• [Problem requirements]: What is the number of lines in this listing that include the string "accumulator"? Answer with that number by itself.

*****

--- src/rtl/ddc_decim4_fir.sv ---
// ddc_decim4_fir: 40-tap real FIR with decimate-by-4 on a single time-shared MAC.
// Samples go into a circular delay line (TAPS+DECIM deep). Every DECIM-th valid
// sample starts one TAPS-cycle MAC pass. The result is rounded, shifted and
// saturated, then presented as a one-cycle strobe TAPS+4 clocks after the trigger.
// Coefficients sit in a RAM that can be written at run time or bulk-cleared.
module ddc_decim4_fir #(
  parameter int TAPS      = 40,
  parameter int DECIM     = 4,
  parameter int DW        = 16,
  parameter int CW        = 16,
  parameter int OUT_SHIFT = 15
) (
  input  logic          clkin,
  input  logic          reset,
  input  logic [DW-1:0] din,
  input  logic          din_valid,
  input  logic [15:0]   coef_wr_addr,
  input  logic [CW-1:0] coef_wr_data,
  input  logic          coef_wr_en,
  input  logic          coef_clr,
  output logic [DW-1:0] dout,
  output logic          dout_valid,
  output logic          busy,
  output logic          overrun
);

  localparam int DEPTH = TAPS + DECIM;
  localparam int PW    = $clog2(DEPTH);
  localparam int CAW   = $clog2(TAPS);
  localparam int FW    = $clog2(TAPS + 1);
  localparam int SW    = $clog2(TAPS + 3);
  localparam int PHW   = (DECIM > 1) ? $clog2(DECIM) : 1;
  localparam int PRW   = DW + CW;
  localparam int AW    = PRW + 6;

  localparam logic [PW-1:0]  LAST_SLOT   = PW'(DEPTH - 1);
  localparam logic [PW-1:0]  DEPTH_P     = PW'(DEPTH);
  localparam logic [FW-1:0]  FILL_MAX    = FW'(TAPS);
  localparam logic [PHW-1:0] PHASE_LAST  = PHW'(DECIM - 1);
  localparam logic [SW-1:0]  STEP_RD_END = SW'(TAPS);
  localparam logic [SW-1:0]  STEP_LAST   = SW'(TAPS + 2);
  localparam logic [SW-1:0]  CLR_LAST    = SW'(TAPS - 1);
  localparam logic [CAW-1:0] K_LAST      = CAW'(TAPS - 1);
  localparam logic [15:0]    TAPS_A      = 16'(TAPS);

  localparam logic signed [AW-1:0] RND     = AW'(2 ** (OUT_SHIFT - 1));
  localparam logic signed [AW-1:0] SAT_MAX = AW'(2 ** (DW - 1) - 1);
  localparam logic signed [AW-1:0] SAT_MIN = AW'(-(2 ** (DW - 1)));

  typedef enum logic [1:0] {S_IDLE, S_MAC, S_OUT, S_CLEAR} state_t;

  state_t state;
  logic [SW-1:0]  step;
  logic           clr_pend;
  logic [PW-1:0]  base_ptr;
  logic [FW-1:0]  fill_snap;
  logic [DW-1:0]  res_reg;

  logic [PHW-1:0] phase;
  logic [PW-1:0]  wr_ptr;
  logic [FW-1:0]  fill;
  logic           trigger;

  logic signed [CW-1:0] coef_mem [TAPS];
  logic signed [DW-1:0] dl_mem [DEPTH];

  logic                 coef_we;
  logic [CAW-1:0]       coef_waddr;
  logic signed [CW-1:0] coef_wdata;

  logic [CAW-1:0]       rd_k;
  logic [PW-1:0]        rd_addr;
  logic                 rd_issue;
  logic signed [CW-1:0] coef_q;
  logic signed [DW-1:0] data_q;
  logic                 rd_vld;
  logic                 rd_live;
  logic signed [PRW-1:0] prod_reg;
  logic                 prod_vld;
  logic signed [AW-1:0] acc;
  logic signed [AW-1:0] acc_rnd;
  logic signed [AW-1:0] acc_sh;
  logic [DW-1:0]        sat_val;

  assign trigger = din_valid && (phase == PHASE_LAST);

  // Coefficient write port: CLEAR sweeps zeros and locks out host writes.
  always_comb begin
    coef_we    = 1'b0;
    coef_waddr = coef_wr_addr[CAW-1:0];
    coef_wdata = coef_wr_data;
    if (state == S_CLEAR) begin
      coef_we    = 1'b1;
      coef_waddr = CAW'(step);
      coef_wdata = '0;
    end else if (coef_wr_en && (coef_wr_addr < TAPS_A)) begin
      coef_we = 1'b1;
    end
  end

  // Coefficient RAM write.
  always_ff @(posedge clkin) begin
    if (coef_we) coef_mem[coef_waddr] <= coef_wdata;
  end

  // Taps are visited oldest first (k = TAPS-1 down to 0): with a sample
  // arriving every clock the oldest slots are the first to be recycled,
  // so reading them first keeps the window intact with only DECIM spare slots.
  always_comb begin
    rd_k     = K_LAST - CAW'(step);
    rd_issue = (state == S_MAC) && (step < STEP_RD_END);
    if (base_ptr >= PW'(rd_k)) rd_addr = base_ptr - PW'(rd_k);
    else                       rd_addr = base_ptr + DEPTH_P - PW'(rd_k);
  end

  // Coefficient RAM registered read.
  always_ff @(posedge clkin) begin
    coef_q <= coef_mem[rd_k];
  end

  // Delay-line write; a write during reset only lands in slot 0, which the
  // first post-reset sample overwrites before any tap can use it.
  always_ff @(posedge clkin) begin
    if (din_valid) dl_mem[wr_ptr] <= din;
  end

  // Delay-line registered read.
  always_ff @(posedge clkin) begin
    data_q <= dl_mem[rd_addr];
  end

  // Input-side bookkeeping: decimation phase, write pointer, fill level.
  always_ff @(posedge clkin or posedge reset) begin
    if (reset) begin
      phase  <= '0;
      wr_ptr <= '0;
      fill   <= '0;
    end else if (din_valid) begin
      phase  <= (phase == PHASE_LAST) ? '0 : phase + PHW'(1);
      wr_ptr <= (wr_ptr == LAST_SLOT) ? '0 : wr_ptr + PW'(1);
      if (fill != FILL_MAX) fill <= fill + FW'(1);
    end
  end

  // MAC pipeline: read -> product -> accumulate; taps older than the fill level count as 0.
  always_ff @(posedge clkin or posedge reset) begin
    if (reset) begin
      rd_vld   <= 1'b0;
      rd_live  <= 1'b0;
      prod_vld <= 1'b0;
      prod_reg <= '0;
      acc      <= '0;
    end else begin
      rd_vld   <= rd_issue;
      rd_live  <= rd_issue && (FW'(rd_k) < fill_snap);
      prod_vld <= rd_vld;
      if (rd_live) prod_reg <= coef_q * data_q;
      else         prod_reg <= '0;
      if ((state == S_IDLE) && trigger) acc <= '0;
      else if (prod_vld)                acc <= acc + AW'(prod_reg);
    end
  end

  // Round half up, arithmetic shift, then clamp to the output range.
  always_comb begin
    acc_rnd = acc + RND;
    acc_sh  = acc_rnd >>> OUT_SHIFT;
    if (acc_sh > SAT_MAX)      sat_val = {1'b0, {(DW-1){1'b1}}};
    else if (acc_sh < SAT_MIN) sat_val = {1'b1, {(DW-1){1'b0}}};
    else                       sat_val = acc_sh[DW-1:0];
  end

  // Control FSM with registered outputs: IDLE, MAC pass, output strobe, coefficient clear.
  always_ff @(posedge clkin or posedge reset) begin
    if (reset) begin
      state      <= S_IDLE;
      step       <= '0;
      clr_pend   <= 1'b0;
      base_ptr   <= '0;
      fill_snap  <= '0;
      res_reg    <= '0;
      dout       <= '0;
      dout_valid <= 1'b0;
      busy       <= 1'b0;
      overrun    <= 1'b0;
    end else begin
      dout_valid <= 1'b0;
      if (coef_clr) clr_pend <= 1'b1;
      if (trigger && (state != S_IDLE)) overrun <= 1'b1;
      case (state)
        S_IDLE: begin
          if (trigger) begin
            state     <= S_MAC;
            step      <= '0;
            base_ptr  <= wr_ptr;
            fill_snap <= (fill == FILL_MAX) ? fill : fill + FW'(1);
            busy      <= 1'b1;
          end else if (clr_pend) begin
            state    <= S_CLEAR;
            step     <= '0;
            clr_pend <= coef_clr;
            busy     <= 1'b1;
          end
        end
        S_MAC: begin
          if (step == STEP_LAST) begin
            state   <= S_OUT;
            res_reg <= sat_val;
            busy    <= 1'b0;
          end else begin
            step <= step + SW'(1);
          end
        end
        S_OUT: begin
          dout       <= res_reg;
          dout_valid <= 1'b1;
          state      <= S_IDLE;
        end
        S_CLEAR: begin
          if (step == CLR_LAST) begin
            state <= S_IDLE;
            busy  <= 1'b0;
          end else begin
            step <= step + SW'(1);
          end
        end
        default: state <= S_IDLE;
      endcase
    end
  end

endmodule
<file path="src/rtl/mux8_1_tdm.sv">
// Eight-lane to single-bit TDM serializer: one start pulse sends a captured frame lane by lane on d/e/s.
// Optional MUX8_SKIP_EN: lanes whose captured v bit is 0 are skipped; otherwise all eight lanes are sent.
module mux8_1_tdm (
  input  logic       clk,
  input  logic       rst_n,
  input  logic [7:0] x,
  input  logic [7:0] v,
  input  logic       start,
  output logic       busy,
  output logic       done,
  output logic       d,
  output logic       e,
  output logic [2:0] s
);

  typedef enum logic {IDLE, SEND} state_t;

  state_t     state_q, state_d;
  logic [7:0] xr_q, xr_d;
  logic [7:0] vr_q, vr_d;
  logic [2:0] s_q, s_d;
  logic       d_q, d_d;
  logic       done_q, done_d;
  logic [7:0] v_eff;
  logic [3:0] seek_first, seek_next;

`ifdef MUX8_SKIP_EN
  assign v_eff = v;
`else
  logic unused_v;
  assign unused_v = ^v;
  assign v_eff    = 8'hFF;
`endif

  // Lowest set bit of mask at index >= lo; returns {found, index}.
  function automatic logic [3:0] seek(input logic [7:0] mask, input logic [3:0] lo);
    logic [3:0] r;
    r = 4'b0000;
    for (int i = 7; i >= 0; i--) begin
      if ((4'(i) >= lo) && mask[i]) r = {1'b1, 3'(i)};
    end
    return r;
  endfunction

  assign seek_first = seek(v_eff, 4'd0);
  assign seek_next  = seek(vr_q, {1'b0, s_q} + 4'd1);

  always_comb begin
    state_d = state_q;
    xr_d    = xr_q;
    vr_d    = vr_q;
    s_d     = 3'd0;
    d_d     = 1'b0;
    done_d  = 1'b0;
    case (state_q)
      IDLE: begin
        if (start) begin
          xr_d = x;
          vr_d = v_eff;
          if (seek_first[3]) begin
            state_d = SEND;
            s_d     = seek_first[2:0];
            d_d     = x[seek_first[2:0]];
          end else begin
            done_d = 1'b1;
          end
        end
      end
      SEND: begin
        if (seek_next[3]) begin
          s_d = seek_next[2:0];
          d_d = xr_q[seek_next[2:0]];
        end else begin
          state_d = IDLE;
          done_d  = 1'b1;
        end
      end
      default: state_d = IDLE;
    endcase
  end

  always_ff @(posedge clk or negedge rst_n) begin
    if (!rst_n) begin
      state_q <= IDLE;
      xr_q    <= 8'h00;
      vr_q    <= 8'h00;
      s_q     <= 3'd0;
      d_q     <= 1'b0;
      done_q  <= 1'b0;
    end else begin
      state_q <= state_d;
      xr_q    <= xr_d;
      vr_q    <= vr_d;
      s_q     <= s_d;
      d_q     <= d_d;
      done_q  <= done_d;
    end
  end

  assign busy = (state_q == SEND);
  assign e    = (state_q == SEND);
  assign s    = s_q;
  assign d    = d_q;
  assign done = done_q;

endmodule

</file>
<file path="config.mk">
export PLATFORM = sky130hd
export DESIGN_NAME = mux8_1_tdm
export DESIGN_NICKNAME = d
export VERILOG_FILES = /design/src/rtl/mux8_1_tdm.sv
export SDC_FILE = /design/constraint.sdc
export NUM_CORES = 1
export LEC_CHECK = 0
export ABC_AREA = 1
export CAP_MARGIN = 20
export CELL_PAD_IN_SITES_DETAIL_PLACEMENT = 0
export CELL_PAD_IN_SITES_GLOBAL_PLACEMENT = 2
export CORE_AREA = 4 4 58 60
export DETAILED_ROUTE_END_ITERATION = 6
export DIE_AREA = 0 0 62 64
export PLACE_DENSITY = 0.9
export SLEW_MARGIN = 20
export SYNTH_ARGS = -nofsm -noshare
export SYNTH_HDL_FRONTEND = slang
export SYNTH_SLANG_ARGS = --single-unit
</file>
<file path="constraint.sdc">
create_clock -name clk -period 1.9 [get_ports clk]
set_input_delay 0.38 -clock clk [delete_from_list [all_inputs] [get_ports clk]]
set_output_delay 0.38 -clock clk [all_outputs]
set_load 0.02 [all_outputs]
</file>
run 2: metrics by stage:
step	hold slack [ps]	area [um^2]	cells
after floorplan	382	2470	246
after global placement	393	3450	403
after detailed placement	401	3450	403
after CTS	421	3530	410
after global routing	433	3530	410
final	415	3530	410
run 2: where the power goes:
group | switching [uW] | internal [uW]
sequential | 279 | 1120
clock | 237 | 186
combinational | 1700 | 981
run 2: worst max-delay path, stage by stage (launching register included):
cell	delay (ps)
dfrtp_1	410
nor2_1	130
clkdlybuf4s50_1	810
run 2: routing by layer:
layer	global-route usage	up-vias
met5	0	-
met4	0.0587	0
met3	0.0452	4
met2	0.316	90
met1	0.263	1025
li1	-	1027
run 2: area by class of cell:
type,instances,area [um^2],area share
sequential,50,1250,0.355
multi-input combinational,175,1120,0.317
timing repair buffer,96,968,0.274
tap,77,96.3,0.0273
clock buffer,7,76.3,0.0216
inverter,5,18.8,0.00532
==> src/rtl/flappy_pkg.sv <==
// Shared types and game constants for the bird physics block and its
// animation sequencer. Positions are Q10.4 pixels, velocities Q4.4 px/frame.
package flappy_pkg;

    typedef enum logic [1:0] {
        IDLE = 2'd0,
        PLAY = 2'd1,
        DEAD = 2'd2
    } game_state_t;

    localparam int POS_W  = 14;
    localparam int VEL_W  = 8;
    localparam int FRAC_W = 4;

    localparam int START_Y     = 240;
    localparam int GROUND_Y    = 400;
    localparam int BIRD_HEIGHT = 24;
    localparam int GRAVITY     = 4;
    localparam int FLAP_VEL    = -64;
    localparam int MAX_FALL    = 96;
    localparam int ANIM_FRAMES = 6;
    localparam int DEAD_HOLD   = 30;

    localparam int HOLD_W = $clog2(DEAD_HOLD + 1);

    // Sized forms of the constants so the datapath compares like widths.
    localparam logic [POS_W-1:0]          START_POS  = POS_W'(START_Y << FRAC_W);
    localparam logic [POS_W-1:0]          FLOOR_POS  = POS_W'((GROUND_Y - BIRD_HEIGHT) << FRAC_W);
    localparam logic [POS_W-FRAC_W:0]     FLOOR_PX   = (POS_W-FRAC_W+1)'(GROUND_Y - BIRD_HEIGHT);
    localparam logic signed [VEL_W-1:0]   FLAP_V     = VEL_W'(FLAP_VEL);
    localparam logic signed [VEL_W:0]     GRAVITY_V9 = (VEL_W+1)'(GRAVITY);
    localparam logic signed [VEL_W:0]     MAX_FALL_V9 = (VEL_W+1)'(MAX_FALL);
    localparam logic [HOLD_W-1:0]         HOLD_MAX   = HOLD_W'(DEAD_HOLD);

endpackage

==> src/rtl/anim_seq.sv <==
// Wing-animation sequencer: a tick-enabled prescaler that advances the
// sprite frame 0 -> 1 -> 2 -> 0 every FRAMES enabled ticks.
module anim_seq
    import flappy_pkg::*;
#(
    parameter int FRAMES = ANIM_FRAMES
) (
    input  logic       clk_i,
    input  logic       reset_i,
    input  logic       en_i,
    input  logic       clr_i,
    output logic [1:0] frame_o
);

    localparam int CNT_W = (FRAMES > 1) ? $clog2(FRAMES) : 1;
    localparam logic [CNT_W-1:0] LAST = CNT_W'(FRAMES - 1);

    logic [CNT_W-1:0] cnt_q;
    logic [1:0]       frame_q;

    // Prescaler and frame counter; clear wins over enable so a restart lands on frame 0.
    always_ff @(posedge clk_i or posedge reset_i) begin
        if (reset_i) begin
            cnt_q   <= '0;
            frame_q <= 2'd0;
        end else if (clr_i) begin
            cnt_q   <= '0;
            frame_q <= 2'd0;
        end else if (en_i) begin
            if (cnt_q == LAST) begin
                cnt_q   <= '0;
                frame_q <= (frame_q == 2'd2) ? 2'd0 : frame_q + 2'd1;
            end else begin
                cnt_q <= cnt_q + 1'b1;
            end
        end
    end

    assign frame_o = frame_q;

endmodule
==> src/rtl/add_pkg.sv <==
// Shared types and helpers for the add_acc streaming accumulator.
// Holds the accumulator FSM encoding, default widths and the widening add.
package add_pkg;

  typedef enum logic [1:0] {IDLE, ACCUM, HOLD} acc_state_e;

  localparam int ADD_DATA_W = 32;
  localparam int ADD_ACC_W  = 40;

  // Adds at 64 bits and reports bit w as the carry out of a w-bit add.
  // Returns {sum, carry}. Both operands must be below 2**w, with w <= 63.
  function automatic logic [64:0] sat_add(input logic [63:0] acc,
                                          input logic [63:0] contrib,
                                          input logic [5:0]  w);
    logic [63:0] s;
    s = acc + contrib;
    return {s, s[w]};
  endfunction

endpackage

==> src/rtl/add_acc_sat.sv <==
// Combinational saturating adder of width ACC_W.
// Clamps to all-ones when the add carries out of ACC_W bits.
module add_acc_sat
  import add_pkg::*;
#(
  parameter int DATA_W = ADD_DATA_W,
  parameter int ACC_W  = ADD_ACC_W
) (
  input  logic [ACC_W-1:0]  acc,
  input  logic [DATA_W:0]   contrib,
  output logic [ACC_W-1:0]  acc_next,
  output logic              sat_hit
);

  logic [64:0] res;

  always_comb begin
    res      = sat_add(64'(acc), 64'(contrib), 6'(ACC_W));
    sat_hit  = res[0];
    acc_next = sat_hit ? '1 : ACC_W'(res[64:1]);
  end

endmodule

==> src/rtl/add_acc.sv <==
// Frame accumulator behind the 32-bit add stage: sums {overflow, sum} beats
// per frame and holds one registered result until the consumer takes it.
//
//   state | meaning
//   IDLE  | waiting for the first beat of a frame
//   ACCUM | frame open, partial sum held between beats
//   HOLD  | frame result presented, input side blocked
module add_acc
  import add_pkg::*;
#(
  parameter int DATA_W  = ADD_DATA_W,
  parameter int ACC_W   = ADD_ACC_W,
  parameter int MAX_LEN = 256,
  localparam int CNT_W  = $clog2(MAX_LEN + 1)
) (
  input  logic              clk,
  input  logic              rst_n,
  input  logic              in_valid,
  output logic              in_ready,
  input  logic [DATA_W-1:0] in_sum,
  input  logic              in_overflow,
  input  logic              in_last,
  output logic              out_valid,
  input  logic              out_ready,
  output logic [ACC_W-1:0]  out_acc,
  output logic [CNT_W-1:0]  out_count,
  output logic              out_ovf_seen,
  output logic              out_sat
);

  acc_state_e state, state_nxt;

  logic [ACC_W-1:0] acc, acc_sum, acc_nxt;
  logic [CNT_W-1:0] cnt, cnt_nxt;
  logic             ovf, sat, ovf_nxt, sat_nxt;
  logic             sat_hit, accept, first, close;
  logic [DATA_W:0]  contrib;

  assign in_ready  = (state != HOLD);
  assign out_valid = (state == HOLD);
  assign accept    = in_valid && in_ready;
  assign first     = (state == IDLE);
  assign contrib   = {in_overflow, in_sum};

  add_acc_sat #(.DATA_W(DATA_W), .ACC_W(ACC_W)) u_sat (
    .acc      (acc),
    .contrib  (contrib),
    .acc_next (acc_sum),
    .sat_hit  (sat_hit)
  );

  // The first beat of a frame restarts the sum and clears both sticky flags.
  always_comb begin
    acc_nxt = first ? ACC_W'(contrib) : acc_sum;
    cnt_nxt = first ? CNT_W'(1) : cnt + CNT_W'(1);
    sat_nxt = first ? 1'b0 : (sat | sat_hit);
    ovf_nxt = (first ? 1'b0 : ovf) | in_overflow;
    close   = in_last || (cnt_nxt == CNT_W'(MAX_LEN));
  end

  always_comb begin
    state_nxt = state;
    case (state)
      IDLE, ACCUM: if (accept) state_nxt = close ? HOLD : ACCUM;
      HOLD:        if (out_ready) state_nxt = IDLE;
      default:     state_nxt = IDLE;
    endcase
  end

  always_ff @(posedge clk or negedge rst_n) begin
    if (!rst_n) state <= IDLE;
    else        state <= state_nxt;
  end

  always_ff @(posedge clk or negedge rst_n) begin
    if (!rst_n) begin
      acc          <= '0;
      cnt          <= '0;
      ovf          <= 1'b0;
      sat          <= 1'b0;
      out_acc      <= '0;
      out_count    <= '0;
      out_ovf_seen <= 1'b0;
      out_sat      <= 1'b0;
    end else if (accept) begin
      acc <= acc_nxt;
      cnt <= cnt_nxt;
      ovf <= ovf_nxt;
      sat <= sat_nxt;
      if (close) begin
        out_acc      <= acc_nxt;
        out_count    <= cnt_nxt;
        out_ovf_seen <= ovf_nxt;
        out_sat      <= sat_nxt;
      end
    end
  end

endmodule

*****

• [Your response]: 3